WORK TO BE COMPLETED: In the records that come next, find every line with "instances". Return those lines.

Records excerpted from a collection:
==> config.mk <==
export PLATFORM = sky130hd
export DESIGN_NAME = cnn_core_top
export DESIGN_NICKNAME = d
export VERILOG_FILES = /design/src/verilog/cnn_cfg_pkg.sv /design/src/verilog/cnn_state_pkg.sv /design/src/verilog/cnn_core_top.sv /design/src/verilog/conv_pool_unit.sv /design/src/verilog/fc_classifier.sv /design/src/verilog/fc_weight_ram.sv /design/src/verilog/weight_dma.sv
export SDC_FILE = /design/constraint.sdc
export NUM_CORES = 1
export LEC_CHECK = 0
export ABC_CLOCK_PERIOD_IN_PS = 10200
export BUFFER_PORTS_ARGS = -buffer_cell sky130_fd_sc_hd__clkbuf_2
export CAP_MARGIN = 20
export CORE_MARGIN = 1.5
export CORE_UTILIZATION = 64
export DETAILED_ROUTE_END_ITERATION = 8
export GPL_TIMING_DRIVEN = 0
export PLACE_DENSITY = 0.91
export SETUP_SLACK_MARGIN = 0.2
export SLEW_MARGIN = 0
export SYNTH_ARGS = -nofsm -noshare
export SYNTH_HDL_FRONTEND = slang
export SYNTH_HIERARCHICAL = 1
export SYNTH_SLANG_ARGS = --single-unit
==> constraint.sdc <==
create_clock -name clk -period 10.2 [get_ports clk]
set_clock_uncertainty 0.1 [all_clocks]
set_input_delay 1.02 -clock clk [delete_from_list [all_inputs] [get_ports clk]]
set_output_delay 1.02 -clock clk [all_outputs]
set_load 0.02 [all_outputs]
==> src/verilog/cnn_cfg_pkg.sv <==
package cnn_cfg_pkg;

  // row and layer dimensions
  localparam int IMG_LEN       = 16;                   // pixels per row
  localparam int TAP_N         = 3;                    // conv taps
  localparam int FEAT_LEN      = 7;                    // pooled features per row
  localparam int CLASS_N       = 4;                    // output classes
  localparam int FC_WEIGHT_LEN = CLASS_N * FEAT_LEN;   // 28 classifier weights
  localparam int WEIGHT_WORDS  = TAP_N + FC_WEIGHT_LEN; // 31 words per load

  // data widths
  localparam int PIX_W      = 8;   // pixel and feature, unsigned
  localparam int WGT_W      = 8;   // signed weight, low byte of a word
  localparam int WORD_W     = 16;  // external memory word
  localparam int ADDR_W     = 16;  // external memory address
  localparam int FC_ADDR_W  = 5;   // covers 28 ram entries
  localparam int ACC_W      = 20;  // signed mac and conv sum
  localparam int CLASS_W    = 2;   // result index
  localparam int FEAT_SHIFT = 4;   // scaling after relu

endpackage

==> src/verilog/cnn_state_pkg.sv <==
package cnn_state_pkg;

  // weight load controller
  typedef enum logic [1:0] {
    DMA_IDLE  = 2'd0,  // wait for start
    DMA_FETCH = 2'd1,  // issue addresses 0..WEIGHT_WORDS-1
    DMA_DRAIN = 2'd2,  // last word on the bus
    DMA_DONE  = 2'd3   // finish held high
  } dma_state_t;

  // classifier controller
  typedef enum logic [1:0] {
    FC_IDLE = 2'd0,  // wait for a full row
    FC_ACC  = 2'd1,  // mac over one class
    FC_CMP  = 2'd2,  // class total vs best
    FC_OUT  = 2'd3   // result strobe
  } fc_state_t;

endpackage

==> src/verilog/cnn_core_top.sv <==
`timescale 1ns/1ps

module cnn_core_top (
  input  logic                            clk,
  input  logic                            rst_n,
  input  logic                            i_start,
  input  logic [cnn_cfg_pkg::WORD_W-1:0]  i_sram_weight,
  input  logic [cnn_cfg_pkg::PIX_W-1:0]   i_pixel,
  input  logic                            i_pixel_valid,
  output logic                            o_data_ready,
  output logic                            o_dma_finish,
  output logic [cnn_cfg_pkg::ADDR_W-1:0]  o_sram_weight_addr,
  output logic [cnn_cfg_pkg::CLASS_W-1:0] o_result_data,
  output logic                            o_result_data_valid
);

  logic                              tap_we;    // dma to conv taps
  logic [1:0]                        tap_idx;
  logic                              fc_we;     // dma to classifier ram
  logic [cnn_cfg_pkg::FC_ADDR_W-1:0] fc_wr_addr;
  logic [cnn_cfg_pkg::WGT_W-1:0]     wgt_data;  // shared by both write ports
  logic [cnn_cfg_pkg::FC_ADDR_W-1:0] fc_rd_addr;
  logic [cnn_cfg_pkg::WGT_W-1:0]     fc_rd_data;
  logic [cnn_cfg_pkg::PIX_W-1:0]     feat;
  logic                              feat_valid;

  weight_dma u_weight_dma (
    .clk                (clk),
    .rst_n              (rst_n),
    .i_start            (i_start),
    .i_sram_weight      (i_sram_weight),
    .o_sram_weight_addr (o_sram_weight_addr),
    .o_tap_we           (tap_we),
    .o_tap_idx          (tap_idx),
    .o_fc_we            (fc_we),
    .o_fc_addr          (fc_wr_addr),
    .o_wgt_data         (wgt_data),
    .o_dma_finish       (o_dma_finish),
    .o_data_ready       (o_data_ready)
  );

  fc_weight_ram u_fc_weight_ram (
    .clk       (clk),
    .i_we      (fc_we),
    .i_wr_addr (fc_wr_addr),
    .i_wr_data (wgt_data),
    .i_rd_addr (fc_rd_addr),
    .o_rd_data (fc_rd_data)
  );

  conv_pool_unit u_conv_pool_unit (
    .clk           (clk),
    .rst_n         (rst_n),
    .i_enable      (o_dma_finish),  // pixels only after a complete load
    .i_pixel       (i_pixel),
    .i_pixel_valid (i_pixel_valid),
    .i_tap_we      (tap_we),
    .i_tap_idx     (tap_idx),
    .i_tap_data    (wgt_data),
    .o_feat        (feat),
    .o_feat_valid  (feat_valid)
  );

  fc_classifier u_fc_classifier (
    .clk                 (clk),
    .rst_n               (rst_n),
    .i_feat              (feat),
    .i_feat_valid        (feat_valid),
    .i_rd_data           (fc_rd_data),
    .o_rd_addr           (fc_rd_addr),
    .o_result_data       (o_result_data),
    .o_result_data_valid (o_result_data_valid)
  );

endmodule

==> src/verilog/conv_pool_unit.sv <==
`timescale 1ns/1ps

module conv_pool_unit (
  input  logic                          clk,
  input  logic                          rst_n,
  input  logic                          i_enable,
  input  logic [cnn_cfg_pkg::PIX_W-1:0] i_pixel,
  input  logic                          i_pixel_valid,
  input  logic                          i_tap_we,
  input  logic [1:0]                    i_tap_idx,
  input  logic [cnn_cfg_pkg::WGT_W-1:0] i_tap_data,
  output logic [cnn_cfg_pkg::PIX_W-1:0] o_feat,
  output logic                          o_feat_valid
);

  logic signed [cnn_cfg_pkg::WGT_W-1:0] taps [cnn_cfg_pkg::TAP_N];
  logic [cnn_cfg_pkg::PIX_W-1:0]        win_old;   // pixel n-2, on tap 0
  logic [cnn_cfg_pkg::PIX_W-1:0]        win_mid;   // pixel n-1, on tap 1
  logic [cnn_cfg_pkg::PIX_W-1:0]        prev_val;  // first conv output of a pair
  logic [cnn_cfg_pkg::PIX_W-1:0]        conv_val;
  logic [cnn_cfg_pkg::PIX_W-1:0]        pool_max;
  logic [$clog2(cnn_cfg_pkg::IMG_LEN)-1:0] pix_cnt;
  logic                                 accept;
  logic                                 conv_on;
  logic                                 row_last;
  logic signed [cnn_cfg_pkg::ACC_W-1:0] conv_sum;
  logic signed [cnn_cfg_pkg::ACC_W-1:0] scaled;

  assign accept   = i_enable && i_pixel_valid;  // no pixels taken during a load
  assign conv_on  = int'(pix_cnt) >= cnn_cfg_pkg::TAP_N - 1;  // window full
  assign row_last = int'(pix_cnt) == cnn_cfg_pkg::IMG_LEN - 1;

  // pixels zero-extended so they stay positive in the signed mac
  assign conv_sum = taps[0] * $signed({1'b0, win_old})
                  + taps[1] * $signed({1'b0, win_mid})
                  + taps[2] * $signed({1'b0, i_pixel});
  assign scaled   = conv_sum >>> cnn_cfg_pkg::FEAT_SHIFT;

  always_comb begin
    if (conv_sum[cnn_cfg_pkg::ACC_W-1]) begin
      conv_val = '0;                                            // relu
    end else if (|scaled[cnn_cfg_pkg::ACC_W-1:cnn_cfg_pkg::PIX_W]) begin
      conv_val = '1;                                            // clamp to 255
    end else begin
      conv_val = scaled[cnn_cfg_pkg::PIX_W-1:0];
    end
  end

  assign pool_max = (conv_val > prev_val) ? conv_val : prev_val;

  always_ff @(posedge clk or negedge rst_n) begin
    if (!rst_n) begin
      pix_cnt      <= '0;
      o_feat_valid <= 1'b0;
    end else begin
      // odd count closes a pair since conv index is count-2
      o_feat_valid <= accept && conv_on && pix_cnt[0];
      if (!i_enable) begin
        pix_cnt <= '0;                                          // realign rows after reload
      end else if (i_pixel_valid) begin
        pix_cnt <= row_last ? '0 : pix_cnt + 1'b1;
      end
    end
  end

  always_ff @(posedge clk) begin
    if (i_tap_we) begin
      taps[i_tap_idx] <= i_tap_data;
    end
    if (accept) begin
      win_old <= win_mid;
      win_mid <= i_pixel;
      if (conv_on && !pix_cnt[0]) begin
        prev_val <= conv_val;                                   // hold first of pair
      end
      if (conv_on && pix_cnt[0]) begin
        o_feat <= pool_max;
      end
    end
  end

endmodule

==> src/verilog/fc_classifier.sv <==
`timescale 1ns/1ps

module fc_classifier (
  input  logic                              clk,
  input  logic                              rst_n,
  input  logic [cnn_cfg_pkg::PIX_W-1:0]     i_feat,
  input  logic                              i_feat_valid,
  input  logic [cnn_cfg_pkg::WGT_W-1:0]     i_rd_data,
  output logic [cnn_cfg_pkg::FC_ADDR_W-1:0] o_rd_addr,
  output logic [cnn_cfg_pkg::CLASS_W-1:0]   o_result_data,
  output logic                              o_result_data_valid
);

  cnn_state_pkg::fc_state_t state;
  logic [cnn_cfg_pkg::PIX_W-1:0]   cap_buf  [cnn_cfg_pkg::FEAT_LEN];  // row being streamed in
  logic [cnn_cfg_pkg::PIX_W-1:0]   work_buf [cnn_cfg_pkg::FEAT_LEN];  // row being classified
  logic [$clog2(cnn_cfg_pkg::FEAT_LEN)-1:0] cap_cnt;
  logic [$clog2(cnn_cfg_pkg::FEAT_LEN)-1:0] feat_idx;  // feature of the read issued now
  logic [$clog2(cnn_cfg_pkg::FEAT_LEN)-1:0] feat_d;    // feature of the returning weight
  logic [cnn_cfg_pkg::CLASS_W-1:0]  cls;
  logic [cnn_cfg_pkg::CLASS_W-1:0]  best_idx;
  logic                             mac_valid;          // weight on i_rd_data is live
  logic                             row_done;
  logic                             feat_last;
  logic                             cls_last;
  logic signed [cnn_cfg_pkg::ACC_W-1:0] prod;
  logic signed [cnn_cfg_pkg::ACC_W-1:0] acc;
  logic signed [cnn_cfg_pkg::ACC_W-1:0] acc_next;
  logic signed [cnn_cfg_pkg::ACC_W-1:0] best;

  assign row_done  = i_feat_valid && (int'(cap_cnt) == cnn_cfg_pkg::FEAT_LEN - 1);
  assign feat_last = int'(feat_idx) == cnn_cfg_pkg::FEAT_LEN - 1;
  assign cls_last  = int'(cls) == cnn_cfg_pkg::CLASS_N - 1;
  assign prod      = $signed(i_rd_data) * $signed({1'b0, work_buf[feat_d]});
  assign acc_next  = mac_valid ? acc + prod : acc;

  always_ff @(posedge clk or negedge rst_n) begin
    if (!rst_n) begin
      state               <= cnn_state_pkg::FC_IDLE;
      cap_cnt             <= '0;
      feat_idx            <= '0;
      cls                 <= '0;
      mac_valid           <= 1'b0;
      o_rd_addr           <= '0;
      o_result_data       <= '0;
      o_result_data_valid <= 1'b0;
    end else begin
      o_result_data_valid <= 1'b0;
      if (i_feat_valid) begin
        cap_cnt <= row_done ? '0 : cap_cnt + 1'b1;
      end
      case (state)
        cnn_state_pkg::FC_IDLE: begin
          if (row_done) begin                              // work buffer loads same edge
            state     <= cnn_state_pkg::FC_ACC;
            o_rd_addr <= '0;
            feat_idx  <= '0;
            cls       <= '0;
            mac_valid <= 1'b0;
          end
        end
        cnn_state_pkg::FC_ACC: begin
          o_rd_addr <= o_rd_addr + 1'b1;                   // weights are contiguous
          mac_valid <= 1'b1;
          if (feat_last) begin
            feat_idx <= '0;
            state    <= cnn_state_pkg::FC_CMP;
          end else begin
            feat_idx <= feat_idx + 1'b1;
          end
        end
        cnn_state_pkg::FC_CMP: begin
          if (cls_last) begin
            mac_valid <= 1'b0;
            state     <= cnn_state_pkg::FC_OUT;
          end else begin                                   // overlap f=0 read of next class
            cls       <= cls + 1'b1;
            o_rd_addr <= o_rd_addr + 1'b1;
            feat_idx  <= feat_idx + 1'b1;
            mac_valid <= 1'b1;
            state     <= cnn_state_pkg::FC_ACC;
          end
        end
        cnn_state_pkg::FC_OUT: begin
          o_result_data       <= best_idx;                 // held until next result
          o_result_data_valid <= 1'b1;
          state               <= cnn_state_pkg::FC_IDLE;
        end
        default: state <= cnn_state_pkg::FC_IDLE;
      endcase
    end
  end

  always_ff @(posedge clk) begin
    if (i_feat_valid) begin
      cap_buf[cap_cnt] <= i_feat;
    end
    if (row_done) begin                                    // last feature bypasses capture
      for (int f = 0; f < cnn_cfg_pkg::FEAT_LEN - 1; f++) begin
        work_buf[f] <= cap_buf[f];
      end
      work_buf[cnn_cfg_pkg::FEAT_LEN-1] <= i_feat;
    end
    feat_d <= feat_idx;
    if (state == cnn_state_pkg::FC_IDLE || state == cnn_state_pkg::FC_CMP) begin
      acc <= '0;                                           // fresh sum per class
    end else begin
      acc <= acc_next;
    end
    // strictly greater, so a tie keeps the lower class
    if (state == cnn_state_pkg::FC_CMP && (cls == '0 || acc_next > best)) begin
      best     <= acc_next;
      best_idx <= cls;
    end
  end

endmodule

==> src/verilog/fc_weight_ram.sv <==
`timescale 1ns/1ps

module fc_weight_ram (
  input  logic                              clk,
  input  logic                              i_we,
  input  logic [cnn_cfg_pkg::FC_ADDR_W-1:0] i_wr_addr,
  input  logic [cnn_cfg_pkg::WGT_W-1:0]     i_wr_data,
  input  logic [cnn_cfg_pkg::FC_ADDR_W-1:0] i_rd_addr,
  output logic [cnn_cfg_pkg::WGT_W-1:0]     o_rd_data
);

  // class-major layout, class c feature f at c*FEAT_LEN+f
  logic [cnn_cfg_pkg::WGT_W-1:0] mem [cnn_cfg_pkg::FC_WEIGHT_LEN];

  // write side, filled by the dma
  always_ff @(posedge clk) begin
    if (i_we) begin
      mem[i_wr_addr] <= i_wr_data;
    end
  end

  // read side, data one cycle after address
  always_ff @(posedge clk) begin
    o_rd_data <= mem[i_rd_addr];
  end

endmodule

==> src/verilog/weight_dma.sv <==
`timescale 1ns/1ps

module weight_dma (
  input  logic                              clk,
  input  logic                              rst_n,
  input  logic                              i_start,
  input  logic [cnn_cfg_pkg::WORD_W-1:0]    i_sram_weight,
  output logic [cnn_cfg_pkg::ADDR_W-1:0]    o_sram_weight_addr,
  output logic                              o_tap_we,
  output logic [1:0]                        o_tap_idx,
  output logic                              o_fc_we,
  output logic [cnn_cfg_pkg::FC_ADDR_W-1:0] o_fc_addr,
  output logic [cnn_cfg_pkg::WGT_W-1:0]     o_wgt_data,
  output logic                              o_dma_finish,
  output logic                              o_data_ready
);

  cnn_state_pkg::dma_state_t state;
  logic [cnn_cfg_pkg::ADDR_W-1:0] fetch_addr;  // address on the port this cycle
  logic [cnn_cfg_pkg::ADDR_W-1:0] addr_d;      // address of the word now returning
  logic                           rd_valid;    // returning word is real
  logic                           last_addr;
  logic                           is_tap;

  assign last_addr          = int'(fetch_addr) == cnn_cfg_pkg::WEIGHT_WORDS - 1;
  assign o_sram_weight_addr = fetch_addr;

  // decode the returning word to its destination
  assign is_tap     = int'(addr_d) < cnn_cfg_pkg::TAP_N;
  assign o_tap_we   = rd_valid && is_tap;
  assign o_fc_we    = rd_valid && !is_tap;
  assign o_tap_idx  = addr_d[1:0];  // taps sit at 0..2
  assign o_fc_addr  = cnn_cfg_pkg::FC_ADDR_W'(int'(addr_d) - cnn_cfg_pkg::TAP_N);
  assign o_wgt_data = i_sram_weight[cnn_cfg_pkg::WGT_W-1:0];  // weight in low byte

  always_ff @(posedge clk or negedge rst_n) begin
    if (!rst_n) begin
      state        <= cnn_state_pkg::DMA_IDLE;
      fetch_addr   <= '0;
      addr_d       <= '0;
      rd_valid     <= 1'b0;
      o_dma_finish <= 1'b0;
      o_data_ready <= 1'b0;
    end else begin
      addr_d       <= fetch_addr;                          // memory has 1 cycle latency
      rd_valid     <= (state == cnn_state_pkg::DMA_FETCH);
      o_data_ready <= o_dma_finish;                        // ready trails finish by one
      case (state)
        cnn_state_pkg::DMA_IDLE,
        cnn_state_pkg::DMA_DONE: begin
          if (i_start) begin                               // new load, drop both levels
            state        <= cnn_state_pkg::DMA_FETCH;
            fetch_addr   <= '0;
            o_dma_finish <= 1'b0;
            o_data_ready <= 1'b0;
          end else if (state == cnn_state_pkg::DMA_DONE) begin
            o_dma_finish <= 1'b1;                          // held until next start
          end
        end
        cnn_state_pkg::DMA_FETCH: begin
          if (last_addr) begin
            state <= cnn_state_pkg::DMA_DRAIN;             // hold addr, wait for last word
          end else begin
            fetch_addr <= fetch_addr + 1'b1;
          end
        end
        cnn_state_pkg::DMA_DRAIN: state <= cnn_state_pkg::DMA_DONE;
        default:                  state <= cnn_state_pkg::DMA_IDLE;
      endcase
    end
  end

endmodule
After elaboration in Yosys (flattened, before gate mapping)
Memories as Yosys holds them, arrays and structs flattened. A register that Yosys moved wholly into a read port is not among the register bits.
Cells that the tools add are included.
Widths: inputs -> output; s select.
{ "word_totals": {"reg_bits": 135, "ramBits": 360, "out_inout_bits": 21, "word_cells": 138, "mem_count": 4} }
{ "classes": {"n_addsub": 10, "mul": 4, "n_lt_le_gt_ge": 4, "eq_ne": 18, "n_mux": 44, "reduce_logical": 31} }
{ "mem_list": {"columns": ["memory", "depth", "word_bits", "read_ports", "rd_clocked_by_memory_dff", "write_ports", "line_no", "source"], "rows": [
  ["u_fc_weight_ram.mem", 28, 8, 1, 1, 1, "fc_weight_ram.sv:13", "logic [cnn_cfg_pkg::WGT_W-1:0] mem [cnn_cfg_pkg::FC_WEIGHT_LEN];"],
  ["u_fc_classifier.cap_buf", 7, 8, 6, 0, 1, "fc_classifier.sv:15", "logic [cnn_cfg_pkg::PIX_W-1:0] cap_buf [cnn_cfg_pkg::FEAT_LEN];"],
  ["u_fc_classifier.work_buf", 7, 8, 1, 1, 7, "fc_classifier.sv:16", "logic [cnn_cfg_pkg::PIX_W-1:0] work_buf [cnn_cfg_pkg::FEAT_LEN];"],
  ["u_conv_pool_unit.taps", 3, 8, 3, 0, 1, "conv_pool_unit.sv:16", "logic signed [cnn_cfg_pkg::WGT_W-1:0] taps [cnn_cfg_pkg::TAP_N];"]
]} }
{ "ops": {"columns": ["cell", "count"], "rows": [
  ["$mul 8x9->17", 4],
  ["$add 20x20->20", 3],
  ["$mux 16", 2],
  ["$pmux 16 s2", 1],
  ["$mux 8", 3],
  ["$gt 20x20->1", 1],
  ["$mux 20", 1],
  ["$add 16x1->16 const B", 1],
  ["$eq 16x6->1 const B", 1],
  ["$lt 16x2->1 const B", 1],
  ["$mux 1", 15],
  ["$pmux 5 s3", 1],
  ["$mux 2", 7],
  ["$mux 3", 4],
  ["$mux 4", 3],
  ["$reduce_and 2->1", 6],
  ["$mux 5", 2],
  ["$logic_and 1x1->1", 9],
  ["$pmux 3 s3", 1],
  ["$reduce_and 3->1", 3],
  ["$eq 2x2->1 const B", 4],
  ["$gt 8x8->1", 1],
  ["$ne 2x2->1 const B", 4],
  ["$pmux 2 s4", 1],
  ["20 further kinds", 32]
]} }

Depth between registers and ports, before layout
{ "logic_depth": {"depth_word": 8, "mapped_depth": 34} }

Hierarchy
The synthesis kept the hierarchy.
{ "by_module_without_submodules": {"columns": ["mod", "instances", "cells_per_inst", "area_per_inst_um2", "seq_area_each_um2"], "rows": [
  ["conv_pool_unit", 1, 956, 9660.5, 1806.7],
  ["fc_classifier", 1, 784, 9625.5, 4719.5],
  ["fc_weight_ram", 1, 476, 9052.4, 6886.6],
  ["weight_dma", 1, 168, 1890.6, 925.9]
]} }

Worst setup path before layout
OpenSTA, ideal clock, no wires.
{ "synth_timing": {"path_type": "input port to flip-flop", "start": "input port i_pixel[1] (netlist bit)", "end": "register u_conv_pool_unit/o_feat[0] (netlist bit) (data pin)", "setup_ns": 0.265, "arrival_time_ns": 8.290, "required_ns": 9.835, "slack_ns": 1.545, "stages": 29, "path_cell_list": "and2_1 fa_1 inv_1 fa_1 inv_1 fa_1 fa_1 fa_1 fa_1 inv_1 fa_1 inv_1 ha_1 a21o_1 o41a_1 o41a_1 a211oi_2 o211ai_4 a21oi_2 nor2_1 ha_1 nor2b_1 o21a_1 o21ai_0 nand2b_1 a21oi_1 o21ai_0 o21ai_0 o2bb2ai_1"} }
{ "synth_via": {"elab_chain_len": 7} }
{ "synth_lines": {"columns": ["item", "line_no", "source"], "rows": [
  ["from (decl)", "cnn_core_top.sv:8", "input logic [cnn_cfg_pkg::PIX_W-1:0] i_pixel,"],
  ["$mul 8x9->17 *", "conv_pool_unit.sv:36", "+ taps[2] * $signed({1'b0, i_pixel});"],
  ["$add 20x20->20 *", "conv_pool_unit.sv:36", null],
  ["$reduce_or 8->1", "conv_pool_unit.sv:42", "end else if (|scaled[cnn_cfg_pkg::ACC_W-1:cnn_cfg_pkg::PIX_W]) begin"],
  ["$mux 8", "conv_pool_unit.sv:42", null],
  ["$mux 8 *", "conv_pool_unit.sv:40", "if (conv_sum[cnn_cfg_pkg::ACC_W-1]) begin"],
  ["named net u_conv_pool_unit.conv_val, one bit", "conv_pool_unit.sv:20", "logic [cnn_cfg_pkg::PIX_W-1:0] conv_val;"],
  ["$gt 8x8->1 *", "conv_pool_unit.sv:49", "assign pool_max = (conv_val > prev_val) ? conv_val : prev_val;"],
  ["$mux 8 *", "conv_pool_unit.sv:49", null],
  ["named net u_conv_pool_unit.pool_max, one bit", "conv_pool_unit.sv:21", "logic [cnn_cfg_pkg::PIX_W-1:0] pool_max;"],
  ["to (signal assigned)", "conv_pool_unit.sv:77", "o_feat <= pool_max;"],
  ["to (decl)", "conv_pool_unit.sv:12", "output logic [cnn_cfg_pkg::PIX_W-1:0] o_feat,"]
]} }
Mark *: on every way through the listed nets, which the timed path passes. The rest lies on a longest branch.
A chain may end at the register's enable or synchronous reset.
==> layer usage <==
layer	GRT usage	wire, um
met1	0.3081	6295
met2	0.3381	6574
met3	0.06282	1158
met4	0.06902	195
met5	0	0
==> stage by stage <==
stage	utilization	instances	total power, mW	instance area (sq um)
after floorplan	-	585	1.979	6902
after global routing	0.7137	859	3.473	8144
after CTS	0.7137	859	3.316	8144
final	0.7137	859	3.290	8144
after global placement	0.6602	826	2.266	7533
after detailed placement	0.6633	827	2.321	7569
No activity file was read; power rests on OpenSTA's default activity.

RESULT OF THIS EXERCISE:
{ "by_module_without_submodules": {"columns": ["mod", "instances", "cells_per_inst", "area_per_inst_um2", "seq_area_each_um2"], "rows": [
stage	utilization	instances	total power, mW	instance area (sq um)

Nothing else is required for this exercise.